Start of THE INPUT

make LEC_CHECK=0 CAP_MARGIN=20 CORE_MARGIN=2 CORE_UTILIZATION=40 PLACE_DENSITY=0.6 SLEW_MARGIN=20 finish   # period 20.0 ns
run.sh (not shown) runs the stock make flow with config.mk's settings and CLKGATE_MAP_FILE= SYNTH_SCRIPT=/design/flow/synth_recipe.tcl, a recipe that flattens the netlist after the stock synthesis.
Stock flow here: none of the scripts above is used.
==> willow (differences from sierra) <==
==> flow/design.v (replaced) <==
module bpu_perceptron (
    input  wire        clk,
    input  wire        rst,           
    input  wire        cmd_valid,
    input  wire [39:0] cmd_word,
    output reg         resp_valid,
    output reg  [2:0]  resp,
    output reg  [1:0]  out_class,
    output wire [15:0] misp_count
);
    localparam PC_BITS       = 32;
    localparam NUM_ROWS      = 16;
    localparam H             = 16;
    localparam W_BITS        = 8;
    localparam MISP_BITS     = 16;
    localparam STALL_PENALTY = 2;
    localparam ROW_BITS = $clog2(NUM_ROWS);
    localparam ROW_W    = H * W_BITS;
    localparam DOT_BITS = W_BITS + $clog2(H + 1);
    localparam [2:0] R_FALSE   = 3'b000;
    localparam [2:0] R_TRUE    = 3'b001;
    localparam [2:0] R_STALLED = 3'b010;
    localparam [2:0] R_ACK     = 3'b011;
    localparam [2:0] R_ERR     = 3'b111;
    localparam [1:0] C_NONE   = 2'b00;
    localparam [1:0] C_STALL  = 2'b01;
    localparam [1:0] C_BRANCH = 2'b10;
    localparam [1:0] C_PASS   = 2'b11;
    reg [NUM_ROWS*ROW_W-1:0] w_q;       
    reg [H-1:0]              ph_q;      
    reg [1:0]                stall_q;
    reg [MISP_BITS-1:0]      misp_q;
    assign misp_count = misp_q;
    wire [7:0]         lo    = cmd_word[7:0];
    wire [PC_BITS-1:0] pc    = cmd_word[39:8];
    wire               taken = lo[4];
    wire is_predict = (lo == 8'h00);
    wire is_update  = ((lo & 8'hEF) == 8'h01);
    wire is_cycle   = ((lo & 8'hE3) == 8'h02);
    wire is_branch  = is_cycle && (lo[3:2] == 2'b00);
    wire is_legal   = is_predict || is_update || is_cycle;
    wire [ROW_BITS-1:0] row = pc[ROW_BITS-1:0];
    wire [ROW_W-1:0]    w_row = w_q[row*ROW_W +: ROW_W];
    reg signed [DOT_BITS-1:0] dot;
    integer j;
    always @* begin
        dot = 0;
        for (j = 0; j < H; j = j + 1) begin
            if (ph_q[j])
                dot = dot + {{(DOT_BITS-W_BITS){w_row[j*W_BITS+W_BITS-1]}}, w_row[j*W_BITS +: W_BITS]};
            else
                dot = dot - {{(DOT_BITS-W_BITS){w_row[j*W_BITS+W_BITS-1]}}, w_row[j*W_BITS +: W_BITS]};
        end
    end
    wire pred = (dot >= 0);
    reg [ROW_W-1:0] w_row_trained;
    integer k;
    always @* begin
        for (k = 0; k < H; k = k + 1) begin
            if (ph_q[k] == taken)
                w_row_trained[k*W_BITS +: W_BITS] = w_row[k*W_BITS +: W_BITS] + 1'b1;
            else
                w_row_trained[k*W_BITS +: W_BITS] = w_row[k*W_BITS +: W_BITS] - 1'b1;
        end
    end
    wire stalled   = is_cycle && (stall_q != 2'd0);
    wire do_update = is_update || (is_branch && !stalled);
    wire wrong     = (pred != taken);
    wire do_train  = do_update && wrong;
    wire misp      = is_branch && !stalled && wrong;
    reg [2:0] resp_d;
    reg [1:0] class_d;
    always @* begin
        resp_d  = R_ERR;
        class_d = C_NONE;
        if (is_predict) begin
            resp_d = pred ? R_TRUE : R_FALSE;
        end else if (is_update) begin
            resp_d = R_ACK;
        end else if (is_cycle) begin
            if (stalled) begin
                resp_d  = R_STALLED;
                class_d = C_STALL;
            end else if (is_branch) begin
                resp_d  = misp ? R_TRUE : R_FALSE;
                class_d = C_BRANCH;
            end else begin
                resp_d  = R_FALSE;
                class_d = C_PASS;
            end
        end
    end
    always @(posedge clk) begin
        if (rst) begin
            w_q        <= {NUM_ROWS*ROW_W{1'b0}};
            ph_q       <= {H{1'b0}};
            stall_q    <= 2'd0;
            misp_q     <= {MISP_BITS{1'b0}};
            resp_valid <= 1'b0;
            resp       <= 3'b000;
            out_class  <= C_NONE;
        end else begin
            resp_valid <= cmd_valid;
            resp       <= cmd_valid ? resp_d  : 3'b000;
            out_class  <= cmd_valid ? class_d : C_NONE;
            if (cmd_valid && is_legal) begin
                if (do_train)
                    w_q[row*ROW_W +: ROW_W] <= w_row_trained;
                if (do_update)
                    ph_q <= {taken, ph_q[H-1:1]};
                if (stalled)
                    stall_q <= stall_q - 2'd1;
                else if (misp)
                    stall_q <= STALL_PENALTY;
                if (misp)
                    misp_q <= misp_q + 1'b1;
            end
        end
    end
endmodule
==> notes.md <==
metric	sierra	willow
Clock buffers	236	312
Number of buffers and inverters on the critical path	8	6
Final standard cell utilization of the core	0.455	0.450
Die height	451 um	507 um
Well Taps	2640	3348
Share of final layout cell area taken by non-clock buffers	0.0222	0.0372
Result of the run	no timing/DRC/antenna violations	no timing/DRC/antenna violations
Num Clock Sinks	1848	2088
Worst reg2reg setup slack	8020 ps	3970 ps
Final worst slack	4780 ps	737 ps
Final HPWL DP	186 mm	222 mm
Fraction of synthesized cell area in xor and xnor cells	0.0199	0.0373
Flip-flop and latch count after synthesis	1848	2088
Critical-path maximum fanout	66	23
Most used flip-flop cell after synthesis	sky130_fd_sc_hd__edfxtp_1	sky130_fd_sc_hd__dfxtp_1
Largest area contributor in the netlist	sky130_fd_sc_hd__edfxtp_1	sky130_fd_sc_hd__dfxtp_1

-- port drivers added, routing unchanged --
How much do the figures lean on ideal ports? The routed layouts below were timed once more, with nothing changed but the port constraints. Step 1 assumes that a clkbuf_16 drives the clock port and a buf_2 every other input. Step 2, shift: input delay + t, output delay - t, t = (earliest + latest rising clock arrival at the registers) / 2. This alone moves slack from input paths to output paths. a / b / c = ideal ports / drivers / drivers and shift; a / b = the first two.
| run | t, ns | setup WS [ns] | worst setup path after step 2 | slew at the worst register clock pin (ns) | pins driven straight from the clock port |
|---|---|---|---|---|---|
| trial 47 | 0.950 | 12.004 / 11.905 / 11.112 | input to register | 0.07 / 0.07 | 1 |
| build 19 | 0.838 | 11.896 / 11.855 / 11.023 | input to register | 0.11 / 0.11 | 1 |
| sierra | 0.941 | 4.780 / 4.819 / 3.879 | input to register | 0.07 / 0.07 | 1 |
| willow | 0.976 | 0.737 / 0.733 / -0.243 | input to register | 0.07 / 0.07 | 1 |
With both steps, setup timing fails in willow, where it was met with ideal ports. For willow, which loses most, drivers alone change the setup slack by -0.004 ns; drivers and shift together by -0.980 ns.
This design comes from an exercise in tuning for small area on the open sky130 flow, not from production work.
Function was checked by simulation only, so behaviour that the tests miss may differ from the original.

==> flow/design.v (excerpt) <==
module belt_core (
    input  wire        clk,
    input  wire        rst,
    output reg         mem_req,
    output reg         mem_we,
    output wire [15:0] mem_addr,
    output wire [15:0] mem_wdata,
    input  wire        mem_ready,
    input  wire [15:0] mem_rdata,
    output wire        halted,
    output wire [1:0]  result,
    output wire [15:0] pc_o,
    output wire [15:0] sp_o
);
    localparam [4:0] S_CLR    = 5'd0,
                     S_F0     = 5'd1,
                     S_FKQ    = 5'd2,    
                     S_FKS    = 5'd3,    
                     S_OPS    = 5'd4,    
                     S_EXEC   = 5'd5,
                     S_MUL    = 5'd6,
                     S_DIV    = 5'd7,
                     S_SHIFT  = 5'd8,
                     S_COPY   = 5'd9,    
                     S_PUSH   = 5'd10,   
                     S_LD     = 5'd11,   
                     S_JMP    = 5'd12,   
                     S_SKIP   = 5'd13,   
                     S_CALL0  = 5'd14,   
  ...
Size: about 1100 cells after synthesis, about 0.013 mm² of cells after synthesis.
==> flow/config.mk <==
export PLATFORM = sky130hd
export DESIGN_NAME = belt_core
export DESIGN_NICKNAME = belt_core
export VERILOG_FILES = /design/flow/design.v
export SDC_FILE = /design/flow/constraint.sdc
export NUM_CORES = 4
export LEC_CHECK = 0
export CAP_MARGIN = 20
export CORE_MARGIN = 2
export CORE_UTILIZATION = 40
export PLACE_DENSITY = 0.6
export SLEW_MARGIN = 20
==> flow/constraint.sdc <==
create_clock -name core_clock -period 10.0 [get_ports {clk}]
set_input_delay 2.0000 -clock core_clock [delete_from_list [all_inputs] [get_ports {clk}]]
set_output_delay 2.0000 -clock core_clock [all_outputs]
set_load 0.01 [all_outputs]
standard.sh (not shown) runs the stock make flow with config.mk's settings and CLKGATE_MAP_FILE= SYNTH_SCRIPT=/design/flow/synth_recipe.tcl, a recipe that flattens the netlist after the stock synthesis.
==> flow/flow/run.sh <==
#!/bin/bash
# The standard layout (standard.sh) with three changes:
#  1. after the standard synthesis, the combinational logic is mapped again
#     by ABC with an area-oriented script (flip-flops are kept as they are:
#     same cells, same names), see resyn below;
#  2. ports are buffered with the smallest buffer, buf_1;
#  3. CTS uses clkbuf_8 in clusters of at most 15 sinks and inserts no
#     dummy loads.
# Each tool writes its full output to a log file in this folder.
set -euo pipefail
export BUFFER_PORTS_ARGS="-buffer_cell sky130_fd_sc_hd__buf_1"
export CTS_ARGS="-sink_clustering_enable -repair_clock_nets -dont_use_dummy_load -buf_list {sky130_fd_sc_hd__clkbuf_8} -sink_clustering_size 15 -sink_clustering_max_diameter 50"

R=orfs/results/${FLOW_PLATFORM}/belt_core/base
LIB=${FLOW_HOME}/platforms/${FLOW_PLATFORM}/lib/sky130_fd_sc_hd__tt_025C_1v80.lib

# standard synthesis
bash standard.sh synth > synth.log 2>&1
cp $R/1_2_yosys.v 1_2_yosys_standard.v

# remap the combinational logic for area
DU=$(sed -n '/DONT_USE_CELLS += /,/^#/p' ${FLOW_HOME}/platforms/${FLOW_PLATFORM}/config.mk \
     | grep -o 'sky130_fd_sc_hd__[a-z0-9_]*' | sed 's/^/-dont_use /' | tr '\n' ' ')
SEQ=$(grep -o 'sky130_fd_sc_hd__[a-z0-9_]*' 1_2_yosys_standard.v | sort -u \
      | grep -E '__(df|edf|sdf|sedf|dl)' | tr '\n' ' ')
printf 'strash\n&get -n\n&deepsyn -T 40\n&put\ndch -f\namap -F 5 -A 5\nstrash\ndch -f\namap -F 5 -A 5\ntopo\n' > resyn.abc
cat > resyn.ys <<EOT
read_liberty -ignore_miss_func $LIB
blackbox $SEQ
read_verilog 1_2_yosys_standard.v
hierarchy -top ${FLOW_TOP}
flatten
opt_clean -purge
abc -liberty $LIB $DU -script resyn.abc
setundef -zero
splitnets
opt_clean -purge
hilomap -singleton -hicell sky130_fd_sc_hd__conb_1 HI -locell sky130_fd_sc_hd__conb_1 LO
insbuf -buf sky130_fd_sc_hd__buf_4 A X
opt_clean -purge
stat -liberty $LIB
write_verilog -noattr -nohex -nodec 1_2_yosys_resyn.v
EOT
yosys -s resyn.ys > resyn.log 2>&1
cp 1_2_yosys_resyn.v $R/1_2_yosys.v

# the rest of the flow (1_synth.odb is rebuilt from the new netlist)
bash standard.sh > standard.log 2>&1
The first run went through all stages and came out clean.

End of THE INPUT

Your answer should be each line from the entries that includes the string "taken".

    wire               taken = lo[4];
            if (ph_q[k] == taken)
    wire wrong     = (pred != taken);
                    ph_q <= {taken, ph_q[H-1:1]};
Share of final layout cell area taken by non-clock buffers	0.0222	0.0372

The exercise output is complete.